Harjeet Singh, Global Engagement Director of the Fossil Fuel Non-Proliferation Treaty, doesn’t think so. In fact, he states, the presence of fossil lobbyists at the COP alone is “bad for our business.”
“They have already done enough damage,” he says.
Ali Adow, the founder of the Nairobi-based think tank, Power Shift Africa, describes the current COPs as an “embarrassment” where “open talks have become a place for backroom deals” for the fossil fuel lobbyists.
“Would you invite big tobacco [companies] to lead discussions in a conference that is looking at fighting lung cancer?” asks Adow.
The COP “is for the climate-affected and those that believe in science—and take it seriously,” he says. “Fossil fuel lobbyists distract us from reaching our climate goal…yet the elephant in the room is fossil fuel and a massive scale-out of renewables.”
Some fossil fuel lobbyists have clapped back. Mohammed Amid Naderian, who has been working for the Gas Exporting Coalition Forum (GECF), a coalition of 21 gas exporting and consuming countries as the Department Head of Economics and Forecasting, has attended several climate summits for years. One of his roles at the COP29, he says, was “strengthening collaboration” with developing nations.
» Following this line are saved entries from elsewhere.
`src/rtl/pu_feeder_pkg.sv`:
```
// Shared types and constants for the PU window feeder.
// Holds the feeder state encoding, the window size and the default data width.
package pu_feeder_pkg;

   typedef enum logic [1:0] {
      IDLE  = 2'd0,
      FILL  = 2'd1,
      SLIDE = 2'd2
   } state_t;

   localparam int WIN        = 4;
   localparam int DW_DEFAULT = 32;

endpackage

```
`src/rtl/valid_delay.sv`:
```
// Synchronous-reset shift register that carries {valid, last} alongside the PU pipeline.
// The delay line is cleared by reset, so windows issued before reset never produce a result.
module valid_delay #(
   parameter int DEPTH = 2,
   parameter int W     = 2
) (
   input  logic         clk,
   input  logic         rst,
   input  logic [W-1:0] din,
   output logic [W-1:0] dout
);

   logic [W-1:0] vld_p [DEPTH];

   always_ff @(posedge clk) begin
      if (rst) begin
         for (int i = 0; i < DEPTH; i++) vld_p[i] <= '0;
      end else begin
         vld_p[0] <= din;
         for (int i = 1; i < DEPTH; i++) vld_p[i] <= vld_p[i-1];
      end
   end

   assign dout = vld_p[DEPTH-1];

endmodule

```
`src/rtl/pu_window_feeder.sv`:
```
// Builds a 4-sample sliding window from a valid/ready stream and feeds it, with a small
// weight file, to the 4-input PU; out_valid/out_last are issue delayed to match the PU latency.
module pu_window_feeder
   import pu_feeder_pkg::*;
#(
   parameter int DW         = DW_DEFAULT,
   parameter int STRIDE     = 1,
   parameter int PU_LATENCY = 2
) (
   input  logic          clk,
   input  logic          rst,
   input  logic          start,
   input  logic          w_we,
   input  logic [1:0]    w_addr,
   input  logic [DW-1:0] w_data,
   output logic          w_err,
   input  logic [DW-1:0] in_data,
   input  logic          in_valid,
   input  logic          in_last,
   output logic          in_ready,
   output logic [DW-1:0] a1,
   output logic [DW-1:0] a2,
   output logic [DW-1:0] a3,
   output logic [DW-1:0] a4,
   output logic [DW-1:0] w1,
   output logic [DW-1:0] w2,
   output logic [DW-1:0] w3,
   output logic [DW-1:0] w4,
   output logic          issue,
   output logic          drop,
   output logic          out_valid,
   output logic          out_last
);

   state_t        state, next_state;
   logic [2:0]    fill_cnt, fill_nxt;
   logic [2:0]    stride_cnt, stride_nxt;
   logic          accept, win_done, last_issue, last_drop;
   logic          issue_last;
   logic [DW-1:0] wreg [4];

   assign in_ready = (state != IDLE);
   assign accept   = in_valid & in_ready;

   always_ff @(posedge clk) begin
      if (rst) state <= IDLE;
      else     state <= next_state;
   end

   always_comb begin
      next_state = state;
      fill_nxt   = fill_cnt;
      stride_nxt = stride_cnt;
      win_done   = 1'b0;
      last_issue = 1'b0;
      last_drop  = 1'b0;
      case (state)
         IDLE: begin
            if (start) begin
               next_state = FILL;
               fill_nxt   = '0;
            end
         end
         FILL: begin
            if (accept) begin
               if (fill_cnt == 3'(WIN - 1)) begin
                  win_done   = 1'b1;
                  next_state = SLIDE;
                  stride_nxt = '0;
               end else begin
                  fill_nxt = fill_cnt + 3'd1;
               end
            end
         end
         SLIDE: begin
            if (accept) begin
               if (stride_cnt == 3'(STRIDE - 1)) begin
                  win_done   = 1'b1;
                  stride_nxt = '0;
               end else begin
                  stride_nxt = stride_cnt + 3'd1;
               end
            end
         end
         default: next_state = IDLE;
      endcase
      // A frame-ending sample either completes a window or leaves a partial one behind.
      if (accept && in_last) begin
         next_state = IDLE;
         last_issue = win_done;
         last_drop  = ~win_done;
      end
   end

   always_ff @(posedge clk) begin
      if (rst) begin
         fill_cnt   <= '0;
         stride_cnt <= '0;
         issue      <= 1'b0;
         issue_last <= 1'b0;
         drop       <= 1'b0;
         w_err      <= 1'b0;
         a1         <= '0;
         a2         <= '0;
         a3         <= '0;
         a4         <= '0;
         for (int i = 0; i < 4; i++) wreg[i] <= '0;
      end else begin
         fill_cnt   <= fill_nxt;
         stride_cnt <= stride_nxt;
         issue      <= win_done;
         issue_last <= last_issue;
         drop       <= last_drop;
         w_err      <= w_we && (state != IDLE);
         if (accept) begin
            a1 <= a2;
            a2 <= a3;
            a3 <= a4;
            a4 <= in_data;
         end
         if (w_we && (state == IDLE)) wreg[w_addr] <= w_data;
      end
   end

   assign w1 = wreg[0];
   assign w2 = wreg[1];
   assign w3 = wreg[2];
   assign w4 = wreg[3];

   // Issue stage boundary: {issue, issue_last} ride alongside the PU multiply/add registers.
   valid_delay #(
      .DEPTH (PU_LATENCY),
      .W     (2)
   ) u_valid_delay (
      .clk  (clk),
      .rst  (rst),
      .din  ({issue, issue_last}),
      .dout ({out_valid, out_last})
   );

endmodule
```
According to him, “the West has no right to dictate what Africa should do with fossil fuel” because “they have been able to develop because of [fossil fuel].”
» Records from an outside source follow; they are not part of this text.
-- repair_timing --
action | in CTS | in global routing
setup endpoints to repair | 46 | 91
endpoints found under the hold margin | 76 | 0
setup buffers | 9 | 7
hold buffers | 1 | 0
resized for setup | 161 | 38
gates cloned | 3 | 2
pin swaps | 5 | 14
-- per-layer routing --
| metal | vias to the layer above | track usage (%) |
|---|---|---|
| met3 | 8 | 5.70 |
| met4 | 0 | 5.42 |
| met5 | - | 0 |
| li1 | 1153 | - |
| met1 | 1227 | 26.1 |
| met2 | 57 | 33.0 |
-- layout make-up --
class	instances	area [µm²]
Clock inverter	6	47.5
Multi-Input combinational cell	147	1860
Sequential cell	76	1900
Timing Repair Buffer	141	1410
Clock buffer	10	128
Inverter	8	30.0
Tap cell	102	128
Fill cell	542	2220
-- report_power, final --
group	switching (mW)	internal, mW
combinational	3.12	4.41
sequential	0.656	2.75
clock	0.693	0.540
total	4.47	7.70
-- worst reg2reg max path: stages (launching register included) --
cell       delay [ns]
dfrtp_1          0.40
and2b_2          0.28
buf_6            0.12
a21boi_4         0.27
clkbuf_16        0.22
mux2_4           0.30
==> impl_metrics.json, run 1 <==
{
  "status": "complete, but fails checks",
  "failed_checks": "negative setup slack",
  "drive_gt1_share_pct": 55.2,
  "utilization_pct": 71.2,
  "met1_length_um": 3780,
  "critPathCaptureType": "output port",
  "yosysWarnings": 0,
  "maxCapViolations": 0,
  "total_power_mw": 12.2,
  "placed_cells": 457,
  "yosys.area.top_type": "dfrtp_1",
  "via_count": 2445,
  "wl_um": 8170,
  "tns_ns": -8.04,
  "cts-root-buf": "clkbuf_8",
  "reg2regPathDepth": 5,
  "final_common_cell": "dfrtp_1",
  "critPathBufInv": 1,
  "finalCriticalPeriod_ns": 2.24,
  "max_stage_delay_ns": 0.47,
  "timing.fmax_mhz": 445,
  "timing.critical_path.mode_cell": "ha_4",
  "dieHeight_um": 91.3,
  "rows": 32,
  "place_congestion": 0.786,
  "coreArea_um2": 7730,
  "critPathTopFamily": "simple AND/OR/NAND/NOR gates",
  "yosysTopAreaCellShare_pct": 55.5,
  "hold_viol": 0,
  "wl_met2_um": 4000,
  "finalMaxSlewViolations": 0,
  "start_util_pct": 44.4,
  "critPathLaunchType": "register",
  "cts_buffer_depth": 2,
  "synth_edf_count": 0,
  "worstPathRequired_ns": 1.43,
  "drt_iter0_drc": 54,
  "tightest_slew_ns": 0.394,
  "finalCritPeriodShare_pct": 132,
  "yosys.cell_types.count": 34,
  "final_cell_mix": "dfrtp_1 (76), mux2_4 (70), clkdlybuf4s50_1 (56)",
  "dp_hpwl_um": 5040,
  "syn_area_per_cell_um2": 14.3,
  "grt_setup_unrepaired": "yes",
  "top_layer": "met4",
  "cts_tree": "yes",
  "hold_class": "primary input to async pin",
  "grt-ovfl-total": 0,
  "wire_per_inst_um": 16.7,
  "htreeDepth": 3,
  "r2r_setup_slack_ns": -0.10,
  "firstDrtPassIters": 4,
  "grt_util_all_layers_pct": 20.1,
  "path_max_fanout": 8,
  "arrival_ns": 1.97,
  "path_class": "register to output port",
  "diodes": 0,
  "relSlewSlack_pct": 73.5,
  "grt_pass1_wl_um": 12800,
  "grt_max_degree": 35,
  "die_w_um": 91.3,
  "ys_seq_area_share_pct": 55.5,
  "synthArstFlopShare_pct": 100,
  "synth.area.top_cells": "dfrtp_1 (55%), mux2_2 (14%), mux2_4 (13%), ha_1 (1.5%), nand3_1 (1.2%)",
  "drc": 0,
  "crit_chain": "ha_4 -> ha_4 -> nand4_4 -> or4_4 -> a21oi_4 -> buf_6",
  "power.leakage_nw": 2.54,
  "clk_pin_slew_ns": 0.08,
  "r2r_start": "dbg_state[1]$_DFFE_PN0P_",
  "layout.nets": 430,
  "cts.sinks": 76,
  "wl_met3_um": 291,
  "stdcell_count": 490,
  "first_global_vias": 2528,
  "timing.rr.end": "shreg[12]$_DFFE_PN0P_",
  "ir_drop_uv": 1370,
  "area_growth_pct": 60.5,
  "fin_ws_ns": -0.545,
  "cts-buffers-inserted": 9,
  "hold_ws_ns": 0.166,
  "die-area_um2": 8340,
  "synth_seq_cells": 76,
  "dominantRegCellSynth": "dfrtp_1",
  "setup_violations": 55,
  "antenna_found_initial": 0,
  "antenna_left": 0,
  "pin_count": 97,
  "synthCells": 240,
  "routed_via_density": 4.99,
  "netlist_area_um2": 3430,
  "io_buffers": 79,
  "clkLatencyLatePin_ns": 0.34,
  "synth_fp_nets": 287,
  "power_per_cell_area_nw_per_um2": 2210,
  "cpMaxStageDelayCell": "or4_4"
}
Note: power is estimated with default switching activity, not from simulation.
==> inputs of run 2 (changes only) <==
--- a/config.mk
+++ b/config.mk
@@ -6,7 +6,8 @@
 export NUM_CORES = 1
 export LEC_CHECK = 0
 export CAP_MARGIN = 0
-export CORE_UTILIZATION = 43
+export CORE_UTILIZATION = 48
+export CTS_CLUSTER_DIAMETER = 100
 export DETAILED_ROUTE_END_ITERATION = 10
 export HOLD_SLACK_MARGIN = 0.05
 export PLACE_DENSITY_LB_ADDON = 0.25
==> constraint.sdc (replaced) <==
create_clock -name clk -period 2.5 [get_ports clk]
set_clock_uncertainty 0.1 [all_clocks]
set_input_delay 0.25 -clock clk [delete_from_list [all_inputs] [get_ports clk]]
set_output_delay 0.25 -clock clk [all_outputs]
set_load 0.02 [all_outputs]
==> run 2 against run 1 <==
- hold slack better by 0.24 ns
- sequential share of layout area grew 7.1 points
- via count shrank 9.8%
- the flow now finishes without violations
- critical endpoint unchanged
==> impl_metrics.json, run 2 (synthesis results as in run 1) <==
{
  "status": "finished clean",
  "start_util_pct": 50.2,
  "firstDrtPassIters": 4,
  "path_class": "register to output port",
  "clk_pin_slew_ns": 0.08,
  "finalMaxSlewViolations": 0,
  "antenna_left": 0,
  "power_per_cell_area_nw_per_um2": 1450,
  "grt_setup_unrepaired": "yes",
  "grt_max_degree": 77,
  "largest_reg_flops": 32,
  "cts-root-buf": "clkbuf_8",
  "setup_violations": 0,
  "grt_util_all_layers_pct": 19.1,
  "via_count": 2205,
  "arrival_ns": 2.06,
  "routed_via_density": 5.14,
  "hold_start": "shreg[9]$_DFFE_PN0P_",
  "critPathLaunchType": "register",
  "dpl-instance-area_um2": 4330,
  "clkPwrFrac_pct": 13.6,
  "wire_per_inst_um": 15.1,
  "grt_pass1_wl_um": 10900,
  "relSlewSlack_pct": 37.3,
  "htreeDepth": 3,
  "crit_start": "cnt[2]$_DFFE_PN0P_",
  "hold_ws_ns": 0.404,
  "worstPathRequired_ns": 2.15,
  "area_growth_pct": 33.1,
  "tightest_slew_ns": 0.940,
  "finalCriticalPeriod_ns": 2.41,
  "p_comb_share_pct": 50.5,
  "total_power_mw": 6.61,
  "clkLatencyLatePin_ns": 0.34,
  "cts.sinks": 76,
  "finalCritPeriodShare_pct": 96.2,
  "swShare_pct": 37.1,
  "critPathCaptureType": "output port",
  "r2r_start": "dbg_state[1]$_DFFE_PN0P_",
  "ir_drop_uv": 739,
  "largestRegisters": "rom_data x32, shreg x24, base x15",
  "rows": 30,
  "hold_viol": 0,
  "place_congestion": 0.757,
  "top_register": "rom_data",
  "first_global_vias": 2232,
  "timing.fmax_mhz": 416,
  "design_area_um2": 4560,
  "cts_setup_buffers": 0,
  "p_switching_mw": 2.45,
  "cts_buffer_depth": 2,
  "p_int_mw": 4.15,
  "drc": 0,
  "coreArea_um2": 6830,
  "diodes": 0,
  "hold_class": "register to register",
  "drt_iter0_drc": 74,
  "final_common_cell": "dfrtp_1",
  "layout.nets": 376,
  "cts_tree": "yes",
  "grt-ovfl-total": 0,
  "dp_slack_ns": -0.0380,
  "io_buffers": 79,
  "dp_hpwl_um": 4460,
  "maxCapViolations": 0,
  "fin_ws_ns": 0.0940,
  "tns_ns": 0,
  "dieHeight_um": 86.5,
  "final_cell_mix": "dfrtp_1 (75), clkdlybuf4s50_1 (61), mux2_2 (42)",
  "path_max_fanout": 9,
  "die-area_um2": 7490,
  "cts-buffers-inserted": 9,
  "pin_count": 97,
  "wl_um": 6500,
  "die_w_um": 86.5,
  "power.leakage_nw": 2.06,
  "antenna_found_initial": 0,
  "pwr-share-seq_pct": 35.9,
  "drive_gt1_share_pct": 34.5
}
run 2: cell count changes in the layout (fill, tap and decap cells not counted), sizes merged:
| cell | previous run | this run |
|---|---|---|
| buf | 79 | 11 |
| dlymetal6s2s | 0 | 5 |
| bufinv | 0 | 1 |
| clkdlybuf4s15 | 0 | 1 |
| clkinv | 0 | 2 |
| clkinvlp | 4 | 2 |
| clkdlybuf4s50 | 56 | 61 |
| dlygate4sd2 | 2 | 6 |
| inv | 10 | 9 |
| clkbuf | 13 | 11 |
His colleague Abubakar Jibrin Abbas, the GECF Senior Energy Forecast Analyst, notes that Africa still needs fossil fuel because “it is still the least emitter of carbon globally and this can still be absorbed by its dense forests.”
But such explanations are merely “rhetoric meant to create impressions that all is well,” says Dickens Kemigisha, the Executive Director of the Kampala-based African Institute for Energy Governance (AFIEGO).
“COPs have been reduced to mere gatherings. We need an international tribunal put in place to handle this matter.
“All they (fossil fuel lobbyists) do is peddle eye-watering false climate solutions,” he says.
Is carbon trading a permit for polluting?
Carbon trading is expected to be contentious at the COP30. Belem, a sweltering city of 2.4 million people located just some 130 kilometres away from the Amazon rainforest— the largest global carbon sink that soaks up huge amounts of planet-heating greenhouse gases but has been under threat due to logging and mining— was strategically chosen by the Brazilian government for the COP30.
In carbon trading, one can buy “carbon credits” from carbon capture storage projects such as tree-planting, and this would, in principle, encourage polluters to reduce on emitting greenhouse gases because there is a price to pay.
But some climate policy analysts are adamant. At the COP29, significant amendments were made to Article 6 of the Paris Agreement, encouraging countries to buy and sell emission reductions from carbon capture storage projects to meet their Nationally Determined Contributions (NDCs).
Add to that the first-ever global carbon tax, which was agreed by the UN to generate revenue between 30 billion USD and 40 billion USD by 2030 from polluters, the climate analysts say, only focuses on shipping emissions and ignores financing climate-hit countries.
These amendments, the analysts argue, have loopholes that can still be exploited by fossil fuel industries and lobbyists to continue polluting more under the guise of investing in carbon sinks to compensate for their emissions.
David Tong, the Global Industry Campaign Manager at Oil Change International, notes that the carbon market “is not climate finance” but simply “prolongs the presence of fossil fuel industries” that the lobbyists back.
As the debate continues to ramble on about whether fossil fuel lobbyists should be allowed at the COP30, many climate activists and analysts are overly pessimistic.
Karabo Mokgonya, the senior renewable campaigns associate at Power Shift Africa, says that allowing fossil fuel lobbyists at the COP30 is like “inviting the arsonists to help put out a fire they started in the first place.”
“Fossil Fuel lobbyists have no place at the climate negotiations. We have seen how their influence has weakened outcomes year after year, from watered-down commitments to vague pledges that protect polluters,” he says.
“COPs are meant to advance climate solutions, not to provide a stage for profiting from the climate crisis.”